このあとGunderson の論文では、PDの一つとしてのBPDの幾つかの特徴が挙げられている。BPDはPD群の中で異色を放っているが、同時にPDのなかで最もその有病率が高いこと、その意味で私たちの精神衛生に重要な問題を呈していること。そのため精神療法の世界ではこれを治療の重要なターゲットとして治療環境を組織していることが多いこと。CLPS (Collaborative
Longitudinal Personality Disorder) というPDの長期経過に関する研究があるが、それによるとBPDは物質依存、うつ病、双極性障害、パニック障害に関して、それらの長期予後を悪くするという。(しかし逆にそれらの障害がBPDの長期予後を悪くするという結果は出ていないという。)そのために第1軸に重要な病理があっても、BPDは第一の治療ターゲットとされやすいということである。そしてそして、BPDのみが、実証データに基づく治療法のデータが得られている障害であるという。

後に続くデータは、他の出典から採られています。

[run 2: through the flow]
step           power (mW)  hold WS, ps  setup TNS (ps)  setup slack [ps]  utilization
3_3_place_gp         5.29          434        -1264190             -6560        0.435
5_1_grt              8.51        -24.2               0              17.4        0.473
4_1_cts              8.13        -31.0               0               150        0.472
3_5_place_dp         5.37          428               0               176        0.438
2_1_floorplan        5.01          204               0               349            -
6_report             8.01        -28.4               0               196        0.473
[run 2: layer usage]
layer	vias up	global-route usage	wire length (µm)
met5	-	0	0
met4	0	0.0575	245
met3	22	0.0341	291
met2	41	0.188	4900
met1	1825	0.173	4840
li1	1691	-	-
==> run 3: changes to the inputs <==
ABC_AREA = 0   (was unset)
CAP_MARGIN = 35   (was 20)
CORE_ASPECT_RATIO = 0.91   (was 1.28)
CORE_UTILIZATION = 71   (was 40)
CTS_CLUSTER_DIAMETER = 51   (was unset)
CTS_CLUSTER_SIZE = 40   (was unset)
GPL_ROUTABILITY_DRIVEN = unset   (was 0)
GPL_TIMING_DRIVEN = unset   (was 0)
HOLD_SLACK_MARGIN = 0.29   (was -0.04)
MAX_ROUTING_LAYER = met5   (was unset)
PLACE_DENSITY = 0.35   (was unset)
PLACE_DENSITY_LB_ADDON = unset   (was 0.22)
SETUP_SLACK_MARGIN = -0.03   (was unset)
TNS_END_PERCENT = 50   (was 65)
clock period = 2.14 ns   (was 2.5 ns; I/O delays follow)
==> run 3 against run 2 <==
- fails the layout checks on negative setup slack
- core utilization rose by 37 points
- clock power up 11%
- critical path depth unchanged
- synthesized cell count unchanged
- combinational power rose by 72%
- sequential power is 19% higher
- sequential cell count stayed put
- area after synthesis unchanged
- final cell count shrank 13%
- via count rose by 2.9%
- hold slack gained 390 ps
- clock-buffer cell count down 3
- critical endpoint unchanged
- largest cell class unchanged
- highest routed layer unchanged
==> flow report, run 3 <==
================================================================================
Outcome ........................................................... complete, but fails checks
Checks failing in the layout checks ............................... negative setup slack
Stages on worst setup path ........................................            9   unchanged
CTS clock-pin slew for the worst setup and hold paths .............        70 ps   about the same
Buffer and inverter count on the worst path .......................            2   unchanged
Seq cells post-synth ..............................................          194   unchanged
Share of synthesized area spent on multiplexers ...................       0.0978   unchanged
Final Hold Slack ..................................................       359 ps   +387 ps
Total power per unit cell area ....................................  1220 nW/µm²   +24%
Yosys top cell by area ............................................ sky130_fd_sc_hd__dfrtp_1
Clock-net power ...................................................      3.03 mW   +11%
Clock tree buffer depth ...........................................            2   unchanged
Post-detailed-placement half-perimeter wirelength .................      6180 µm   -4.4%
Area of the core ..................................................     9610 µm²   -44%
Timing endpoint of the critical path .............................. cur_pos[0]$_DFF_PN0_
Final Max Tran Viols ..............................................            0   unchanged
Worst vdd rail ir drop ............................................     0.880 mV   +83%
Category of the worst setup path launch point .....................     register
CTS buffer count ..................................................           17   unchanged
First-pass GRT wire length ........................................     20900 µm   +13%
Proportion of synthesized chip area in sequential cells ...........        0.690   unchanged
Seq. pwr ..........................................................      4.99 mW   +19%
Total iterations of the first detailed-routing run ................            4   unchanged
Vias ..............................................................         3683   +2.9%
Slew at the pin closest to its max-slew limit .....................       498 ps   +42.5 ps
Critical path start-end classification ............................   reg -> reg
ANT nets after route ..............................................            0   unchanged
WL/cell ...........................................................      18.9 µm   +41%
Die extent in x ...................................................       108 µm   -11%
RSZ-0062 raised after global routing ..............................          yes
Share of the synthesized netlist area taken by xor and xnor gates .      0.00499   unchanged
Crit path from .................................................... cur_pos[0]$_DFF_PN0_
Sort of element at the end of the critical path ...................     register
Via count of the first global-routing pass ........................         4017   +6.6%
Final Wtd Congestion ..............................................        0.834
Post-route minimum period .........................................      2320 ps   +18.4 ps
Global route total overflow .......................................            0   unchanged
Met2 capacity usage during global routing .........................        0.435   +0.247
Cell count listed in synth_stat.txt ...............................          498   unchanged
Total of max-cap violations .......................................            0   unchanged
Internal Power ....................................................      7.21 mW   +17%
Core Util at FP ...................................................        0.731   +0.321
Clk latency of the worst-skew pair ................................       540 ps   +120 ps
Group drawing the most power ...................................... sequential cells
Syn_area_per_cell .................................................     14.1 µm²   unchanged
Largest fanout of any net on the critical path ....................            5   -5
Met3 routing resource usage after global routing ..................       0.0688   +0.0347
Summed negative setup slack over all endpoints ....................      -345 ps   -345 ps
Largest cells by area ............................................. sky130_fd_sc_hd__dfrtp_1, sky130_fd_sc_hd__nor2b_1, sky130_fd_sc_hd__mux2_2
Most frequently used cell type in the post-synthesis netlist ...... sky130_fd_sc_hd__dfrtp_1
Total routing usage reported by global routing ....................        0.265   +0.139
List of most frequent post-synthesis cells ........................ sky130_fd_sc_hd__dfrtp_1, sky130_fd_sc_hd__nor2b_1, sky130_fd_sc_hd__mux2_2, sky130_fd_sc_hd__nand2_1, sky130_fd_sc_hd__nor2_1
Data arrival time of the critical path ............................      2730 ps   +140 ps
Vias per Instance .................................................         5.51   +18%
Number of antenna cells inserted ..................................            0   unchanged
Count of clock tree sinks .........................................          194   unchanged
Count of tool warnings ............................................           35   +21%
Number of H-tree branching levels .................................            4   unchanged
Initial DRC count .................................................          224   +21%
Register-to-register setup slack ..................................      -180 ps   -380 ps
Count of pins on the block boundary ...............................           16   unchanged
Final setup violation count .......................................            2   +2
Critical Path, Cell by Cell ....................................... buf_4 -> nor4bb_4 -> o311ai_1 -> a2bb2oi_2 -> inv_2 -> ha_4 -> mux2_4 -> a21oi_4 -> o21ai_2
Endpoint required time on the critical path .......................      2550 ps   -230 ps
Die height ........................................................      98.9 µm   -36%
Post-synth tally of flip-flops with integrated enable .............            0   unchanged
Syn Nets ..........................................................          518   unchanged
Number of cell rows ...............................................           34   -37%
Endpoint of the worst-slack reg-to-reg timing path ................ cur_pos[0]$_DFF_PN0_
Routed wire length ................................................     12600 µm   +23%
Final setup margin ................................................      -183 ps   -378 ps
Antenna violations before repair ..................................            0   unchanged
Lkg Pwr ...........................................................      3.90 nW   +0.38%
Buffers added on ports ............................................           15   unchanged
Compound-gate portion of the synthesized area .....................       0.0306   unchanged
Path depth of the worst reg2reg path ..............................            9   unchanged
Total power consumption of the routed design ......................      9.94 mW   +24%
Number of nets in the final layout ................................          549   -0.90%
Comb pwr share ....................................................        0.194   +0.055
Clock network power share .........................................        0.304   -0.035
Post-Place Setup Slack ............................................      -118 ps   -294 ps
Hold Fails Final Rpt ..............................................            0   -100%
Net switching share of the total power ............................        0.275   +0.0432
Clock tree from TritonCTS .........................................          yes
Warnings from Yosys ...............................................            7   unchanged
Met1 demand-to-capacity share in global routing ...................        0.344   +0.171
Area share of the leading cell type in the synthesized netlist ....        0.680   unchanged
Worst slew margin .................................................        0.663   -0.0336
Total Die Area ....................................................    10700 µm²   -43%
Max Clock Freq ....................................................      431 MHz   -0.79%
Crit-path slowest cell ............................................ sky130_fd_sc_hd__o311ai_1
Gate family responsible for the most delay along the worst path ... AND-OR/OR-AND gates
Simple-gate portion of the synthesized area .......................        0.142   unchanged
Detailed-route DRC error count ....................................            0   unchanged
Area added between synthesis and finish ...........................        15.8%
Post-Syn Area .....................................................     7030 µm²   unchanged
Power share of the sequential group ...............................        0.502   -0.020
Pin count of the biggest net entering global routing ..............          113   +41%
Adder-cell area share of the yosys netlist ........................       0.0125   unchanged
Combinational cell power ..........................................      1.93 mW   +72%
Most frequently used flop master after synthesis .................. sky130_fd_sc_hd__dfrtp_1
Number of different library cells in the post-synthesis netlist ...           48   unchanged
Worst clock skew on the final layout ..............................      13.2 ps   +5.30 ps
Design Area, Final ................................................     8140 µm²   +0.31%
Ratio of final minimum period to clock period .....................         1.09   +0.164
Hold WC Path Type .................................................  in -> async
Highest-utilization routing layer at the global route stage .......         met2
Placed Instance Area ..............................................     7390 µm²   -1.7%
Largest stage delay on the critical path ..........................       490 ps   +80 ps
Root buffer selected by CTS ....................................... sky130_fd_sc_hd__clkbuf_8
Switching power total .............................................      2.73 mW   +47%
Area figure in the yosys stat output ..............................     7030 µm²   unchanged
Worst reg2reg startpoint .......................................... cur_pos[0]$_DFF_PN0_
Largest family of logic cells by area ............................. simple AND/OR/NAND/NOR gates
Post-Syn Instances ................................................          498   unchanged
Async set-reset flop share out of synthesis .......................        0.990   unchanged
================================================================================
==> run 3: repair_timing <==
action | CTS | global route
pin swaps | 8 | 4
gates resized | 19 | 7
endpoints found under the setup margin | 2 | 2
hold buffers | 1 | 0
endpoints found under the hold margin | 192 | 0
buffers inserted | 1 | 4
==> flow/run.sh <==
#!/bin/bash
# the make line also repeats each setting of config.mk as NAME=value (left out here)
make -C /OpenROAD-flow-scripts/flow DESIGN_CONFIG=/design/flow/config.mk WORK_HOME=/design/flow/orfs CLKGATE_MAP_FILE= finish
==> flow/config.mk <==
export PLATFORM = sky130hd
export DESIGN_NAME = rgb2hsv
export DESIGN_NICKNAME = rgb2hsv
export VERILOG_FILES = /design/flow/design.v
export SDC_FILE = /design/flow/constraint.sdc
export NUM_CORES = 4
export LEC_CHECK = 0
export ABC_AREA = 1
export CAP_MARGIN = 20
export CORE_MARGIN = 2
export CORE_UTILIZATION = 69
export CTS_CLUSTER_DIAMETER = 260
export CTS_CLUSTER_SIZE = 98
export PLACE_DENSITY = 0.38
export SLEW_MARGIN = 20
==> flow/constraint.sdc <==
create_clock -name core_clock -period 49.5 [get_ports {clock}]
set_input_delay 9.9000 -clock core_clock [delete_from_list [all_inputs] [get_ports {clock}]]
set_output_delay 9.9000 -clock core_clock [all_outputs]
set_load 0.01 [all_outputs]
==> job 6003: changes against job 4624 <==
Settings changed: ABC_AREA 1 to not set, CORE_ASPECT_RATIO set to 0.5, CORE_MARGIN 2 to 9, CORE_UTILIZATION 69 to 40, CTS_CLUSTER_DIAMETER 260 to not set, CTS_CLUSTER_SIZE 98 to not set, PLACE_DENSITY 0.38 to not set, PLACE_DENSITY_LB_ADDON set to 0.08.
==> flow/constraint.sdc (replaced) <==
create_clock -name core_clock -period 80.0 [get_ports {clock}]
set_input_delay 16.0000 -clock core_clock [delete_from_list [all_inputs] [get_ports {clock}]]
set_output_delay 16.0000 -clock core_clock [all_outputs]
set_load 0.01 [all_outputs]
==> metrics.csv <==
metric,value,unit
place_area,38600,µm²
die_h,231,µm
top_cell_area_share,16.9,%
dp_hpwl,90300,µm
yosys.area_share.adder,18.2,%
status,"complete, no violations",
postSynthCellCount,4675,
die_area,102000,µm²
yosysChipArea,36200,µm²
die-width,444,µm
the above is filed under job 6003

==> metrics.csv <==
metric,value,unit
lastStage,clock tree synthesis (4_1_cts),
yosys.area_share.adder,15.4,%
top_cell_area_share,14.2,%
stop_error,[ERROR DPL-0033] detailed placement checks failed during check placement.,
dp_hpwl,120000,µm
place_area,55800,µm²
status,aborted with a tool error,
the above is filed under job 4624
// alu_top
module alu_top (
    input             clk,
    input      [31:0] A,
    input      [31:0] B,
    input      [3:0]  ALU_Sel,
    output reg [31:0] ALU_Out,
    output reg        Carryout,
    output reg        Overflow
);
==> flow/config.mk <==
export PLATFORM = sky130hd
export DESIGN_NAME = alu_top
export DESIGN_NICKNAME = alu_top
export VERILOG_FILES = /design/flow/design.v
export SDC_FILE = /design/flow/constraint.sdc
export NUM_CORES = 4
export LEC_CHECK = 0
export ABC_AREA = 1
export CAP_MARGIN = 15
export CORE_ASPECT_RATIO = 1.03
export CORE_MARGIN = 10
export CORE_UTILIZATION = 55
export CTS_CLUSTER_DIAMETER = 272
export CTS_CLUSTER_SIZE = 100
export GPL_ROUTABILITY_DRIVEN = 0
export MIN_ROUTING_LAYER = met1
export PLACE_DENSITY = 0.6
export SETUP_SLACK_MARGIN = 0.51
export SLEW_MARGIN = 20
export TNS_END_PERCENT = 15
==> flow/constraint.sdc <==
create_clock -name core_clock -period 10.2 [get_ports {clk}]
set_input_delay 2.0400 -clock core_clock [delete_from_list [all_inputs] [get_ports {clk}]]
set_output_delay 2.0400 -clock core_clock [all_outputs]
set_load 0.01 [all_outputs]
run.sh (not shown) runs the stock make flow with config.mk's settings and CLKGATE_MAP_FILE=.
Rerun with:
==> flow/config.mk (replaced) <==
export PLATFORM = sky130hd
export DESIGN_NAME = alu_top
export DESIGN_NICKNAME = alu_top
export VERILOG_FILES = /design/flow/design.v
export SDC_FILE = /design/flow/constraint.sdc
export NUM_CORES = 4
export LEC_CHECK = 0
export CAP_MARGIN = 15
export CORE_ASPECT_RATIO = 1.03
export CORE_MARGIN = 2
export CORE_UTILIZATION = 72
export CTS_CLUSTER_SIZE = 39
export GPL_ROUTABILITY_DRIVEN = 1
export HOLD_SLACK_MARGIN = 0.28
export MIN_ROUTING_LAYER = met1
export PLACE_DENSITY = 0.64
export SLEW_MARGIN = 20
export TNS_END_PERCENT = 15
==> flow/constraint.sdc (replaced) <==
create_clock -name core_clock -period 6.79 [get_ports {clk}]
set_input_delay 1.3580 -clock core_clock [delete_from_list [all_inputs] [get_ports {clk}]]
set_output_delay 1.3580 -clock core_clock [all_outputs]
set_load 0.01 [all_outputs]
Outcome:
- The changed run reached the layout checks and failed them: setup timing
- maximum frequency goes up by 8.0%
- sequential share of layout area barely changes
- count of clock-buffer cells in the layout stays the same
- die area went down by 36%
- worst hold slack gains 48 ps
- routed wire length shrinks by about 1.8%
- cell count falls by about 20%
- cell area climbs by about 4.5%
- via count fell by about 6%
- clock skew shrinks by 8.6 ps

この論文、小難しいので早く読み終わろうとしているが、でも重要な要素が濃縮しているという面を持っている。もう少しがんばるか。「BPDの診断は極めて過少に使用されており、また大部分の臨床家はBPDを扱うトレーニングを有していないため、そしてさらには多くの臨床家がBPDを治療したがらないため…」とある。これはわかる。結局日本も欧米もあまり変わらないということだ。「DSM-5における診断基準の変更は、この診断をより目立つものにすることが要請されている。」フンフン。そこでBPDをよりわかりやすくしたいものであるが、問題はBPDがPD群の一つとして規定されるので、診断があいまいだとすぐにPDNOD(ほかに分類されないパーソナリティ障害)に組み込まれてしまうということ、そして何よりBPDを含むPD群は現在の計画ではDSM-5ではすべて第1軸に入ってしまうことで、多くのツワモノどもに囲まれてより目立たなくなってしまうという問題がある、と書かれている。ナニ?そんな計画まであるのか。それともこれが噂にもある「DSM-5の多軸診断廃止」ということなのか???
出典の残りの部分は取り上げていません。